* Your goal: I need each line of the entries below that includes the string "worst".
Dataset entries Block Start
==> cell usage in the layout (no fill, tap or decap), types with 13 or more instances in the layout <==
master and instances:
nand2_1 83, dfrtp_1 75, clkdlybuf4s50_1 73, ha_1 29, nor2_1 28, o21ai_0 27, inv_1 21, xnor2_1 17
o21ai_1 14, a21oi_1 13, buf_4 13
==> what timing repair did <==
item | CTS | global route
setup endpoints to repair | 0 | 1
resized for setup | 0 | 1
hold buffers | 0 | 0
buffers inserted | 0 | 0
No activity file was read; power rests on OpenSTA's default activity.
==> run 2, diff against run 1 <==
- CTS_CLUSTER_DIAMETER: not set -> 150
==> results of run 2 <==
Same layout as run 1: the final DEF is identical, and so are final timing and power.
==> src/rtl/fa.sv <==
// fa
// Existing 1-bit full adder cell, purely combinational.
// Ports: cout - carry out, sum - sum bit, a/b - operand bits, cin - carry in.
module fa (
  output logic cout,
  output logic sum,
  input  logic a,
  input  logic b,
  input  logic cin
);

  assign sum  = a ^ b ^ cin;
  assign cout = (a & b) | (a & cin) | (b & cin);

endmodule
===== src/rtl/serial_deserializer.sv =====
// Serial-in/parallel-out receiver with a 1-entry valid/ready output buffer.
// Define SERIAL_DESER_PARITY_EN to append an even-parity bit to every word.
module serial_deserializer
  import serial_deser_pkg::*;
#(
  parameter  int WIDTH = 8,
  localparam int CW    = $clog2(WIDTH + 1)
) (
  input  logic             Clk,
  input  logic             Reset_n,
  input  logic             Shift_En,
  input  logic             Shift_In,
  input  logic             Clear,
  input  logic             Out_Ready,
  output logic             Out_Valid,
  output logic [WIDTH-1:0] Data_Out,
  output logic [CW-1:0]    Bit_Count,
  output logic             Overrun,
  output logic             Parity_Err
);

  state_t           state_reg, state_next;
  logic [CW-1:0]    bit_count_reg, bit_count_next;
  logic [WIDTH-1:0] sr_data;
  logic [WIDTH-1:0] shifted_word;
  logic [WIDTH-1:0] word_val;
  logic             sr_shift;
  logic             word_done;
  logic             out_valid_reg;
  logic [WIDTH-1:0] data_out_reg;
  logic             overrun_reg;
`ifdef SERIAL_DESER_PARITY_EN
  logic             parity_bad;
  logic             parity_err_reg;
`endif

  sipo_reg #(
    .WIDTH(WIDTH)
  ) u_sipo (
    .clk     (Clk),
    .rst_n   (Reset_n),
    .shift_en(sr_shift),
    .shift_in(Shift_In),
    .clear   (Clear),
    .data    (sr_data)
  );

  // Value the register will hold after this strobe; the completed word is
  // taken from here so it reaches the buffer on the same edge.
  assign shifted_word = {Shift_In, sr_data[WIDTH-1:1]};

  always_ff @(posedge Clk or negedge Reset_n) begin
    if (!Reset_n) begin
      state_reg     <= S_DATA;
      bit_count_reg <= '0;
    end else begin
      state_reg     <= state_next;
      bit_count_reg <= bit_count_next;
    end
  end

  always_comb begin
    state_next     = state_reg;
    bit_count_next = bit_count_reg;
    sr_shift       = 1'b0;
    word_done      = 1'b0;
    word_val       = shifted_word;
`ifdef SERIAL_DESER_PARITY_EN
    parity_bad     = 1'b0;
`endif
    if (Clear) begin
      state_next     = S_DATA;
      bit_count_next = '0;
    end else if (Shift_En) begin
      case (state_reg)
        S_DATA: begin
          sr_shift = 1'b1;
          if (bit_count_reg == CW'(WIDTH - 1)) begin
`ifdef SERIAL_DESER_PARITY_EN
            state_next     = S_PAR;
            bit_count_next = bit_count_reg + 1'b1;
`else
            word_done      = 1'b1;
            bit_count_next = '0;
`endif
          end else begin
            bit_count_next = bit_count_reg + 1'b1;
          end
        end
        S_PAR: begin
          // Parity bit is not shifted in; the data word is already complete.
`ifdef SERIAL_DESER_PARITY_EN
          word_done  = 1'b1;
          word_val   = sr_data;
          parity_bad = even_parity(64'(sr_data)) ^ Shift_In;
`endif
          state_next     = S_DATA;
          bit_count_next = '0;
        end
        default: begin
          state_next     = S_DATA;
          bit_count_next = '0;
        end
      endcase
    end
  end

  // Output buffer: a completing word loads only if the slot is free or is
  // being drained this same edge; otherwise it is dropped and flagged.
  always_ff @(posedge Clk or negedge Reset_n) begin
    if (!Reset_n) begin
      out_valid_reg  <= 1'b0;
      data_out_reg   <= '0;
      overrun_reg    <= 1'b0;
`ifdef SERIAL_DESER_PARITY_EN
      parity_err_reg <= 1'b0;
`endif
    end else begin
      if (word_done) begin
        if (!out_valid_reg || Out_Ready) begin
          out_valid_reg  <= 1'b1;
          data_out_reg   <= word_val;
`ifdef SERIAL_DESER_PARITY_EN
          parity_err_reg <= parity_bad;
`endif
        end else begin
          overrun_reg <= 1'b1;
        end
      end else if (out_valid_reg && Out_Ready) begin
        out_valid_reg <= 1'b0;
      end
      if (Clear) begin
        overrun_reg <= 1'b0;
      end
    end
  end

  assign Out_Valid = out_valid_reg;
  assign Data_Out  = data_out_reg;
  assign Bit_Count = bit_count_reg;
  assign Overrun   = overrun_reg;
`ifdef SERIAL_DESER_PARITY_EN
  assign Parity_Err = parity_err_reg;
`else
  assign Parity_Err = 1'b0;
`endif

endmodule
Dataset entries Block End
Dataset entries Block Start
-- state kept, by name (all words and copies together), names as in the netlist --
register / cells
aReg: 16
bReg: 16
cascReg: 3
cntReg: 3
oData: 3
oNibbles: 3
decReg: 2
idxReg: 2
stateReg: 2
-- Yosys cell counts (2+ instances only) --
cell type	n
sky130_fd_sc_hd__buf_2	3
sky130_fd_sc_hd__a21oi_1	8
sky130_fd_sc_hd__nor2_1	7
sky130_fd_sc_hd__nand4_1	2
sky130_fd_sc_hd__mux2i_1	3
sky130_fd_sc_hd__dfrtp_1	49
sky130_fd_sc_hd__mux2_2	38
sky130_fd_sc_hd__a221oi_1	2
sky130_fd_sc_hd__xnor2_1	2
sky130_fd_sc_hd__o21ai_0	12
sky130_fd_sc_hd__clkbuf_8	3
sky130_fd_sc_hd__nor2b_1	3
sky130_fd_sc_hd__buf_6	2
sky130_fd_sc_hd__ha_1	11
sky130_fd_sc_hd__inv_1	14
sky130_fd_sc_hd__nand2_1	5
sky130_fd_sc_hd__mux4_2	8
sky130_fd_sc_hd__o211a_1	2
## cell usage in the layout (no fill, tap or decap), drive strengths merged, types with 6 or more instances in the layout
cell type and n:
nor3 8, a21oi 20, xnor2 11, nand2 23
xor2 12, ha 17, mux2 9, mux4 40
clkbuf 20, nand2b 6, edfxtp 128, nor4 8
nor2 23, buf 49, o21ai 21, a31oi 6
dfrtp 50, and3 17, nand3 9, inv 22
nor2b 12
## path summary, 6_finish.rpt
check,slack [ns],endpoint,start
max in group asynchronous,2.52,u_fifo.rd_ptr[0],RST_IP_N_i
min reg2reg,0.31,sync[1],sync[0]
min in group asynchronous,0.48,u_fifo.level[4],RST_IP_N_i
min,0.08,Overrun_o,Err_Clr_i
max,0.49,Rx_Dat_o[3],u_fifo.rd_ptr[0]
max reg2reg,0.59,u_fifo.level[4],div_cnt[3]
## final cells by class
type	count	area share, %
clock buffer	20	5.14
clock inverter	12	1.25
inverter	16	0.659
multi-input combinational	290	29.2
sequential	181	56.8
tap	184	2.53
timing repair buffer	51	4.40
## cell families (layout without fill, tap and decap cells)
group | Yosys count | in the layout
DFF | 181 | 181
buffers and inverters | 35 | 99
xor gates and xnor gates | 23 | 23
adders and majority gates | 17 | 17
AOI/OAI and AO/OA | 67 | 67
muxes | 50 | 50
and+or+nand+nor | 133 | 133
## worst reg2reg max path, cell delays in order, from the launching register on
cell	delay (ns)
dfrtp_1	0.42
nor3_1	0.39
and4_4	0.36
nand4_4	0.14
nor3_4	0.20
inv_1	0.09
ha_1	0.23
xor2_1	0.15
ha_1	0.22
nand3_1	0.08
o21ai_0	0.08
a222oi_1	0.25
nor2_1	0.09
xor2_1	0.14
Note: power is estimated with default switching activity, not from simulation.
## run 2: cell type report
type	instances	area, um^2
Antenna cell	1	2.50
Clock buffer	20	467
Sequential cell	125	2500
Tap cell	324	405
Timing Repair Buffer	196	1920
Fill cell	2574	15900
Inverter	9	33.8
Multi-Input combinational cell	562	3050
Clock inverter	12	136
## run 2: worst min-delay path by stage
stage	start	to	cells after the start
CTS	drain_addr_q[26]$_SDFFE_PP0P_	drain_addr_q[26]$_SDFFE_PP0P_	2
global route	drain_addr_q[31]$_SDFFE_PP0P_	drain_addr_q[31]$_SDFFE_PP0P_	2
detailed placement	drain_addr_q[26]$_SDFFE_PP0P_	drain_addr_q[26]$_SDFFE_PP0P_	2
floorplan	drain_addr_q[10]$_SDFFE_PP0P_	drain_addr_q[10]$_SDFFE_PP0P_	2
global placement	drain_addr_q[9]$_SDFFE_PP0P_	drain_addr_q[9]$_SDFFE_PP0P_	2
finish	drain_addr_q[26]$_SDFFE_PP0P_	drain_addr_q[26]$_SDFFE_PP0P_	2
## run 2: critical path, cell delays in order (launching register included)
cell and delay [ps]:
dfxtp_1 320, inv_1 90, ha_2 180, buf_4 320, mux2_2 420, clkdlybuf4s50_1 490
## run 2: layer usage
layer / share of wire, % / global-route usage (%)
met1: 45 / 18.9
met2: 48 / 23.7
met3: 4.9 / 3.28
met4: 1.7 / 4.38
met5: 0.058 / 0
Dataset entries Block End
* Answer to this task:
## worst reg2reg max path, cell delays in order, from the launching register on
## run 2: worst min-delay path by stage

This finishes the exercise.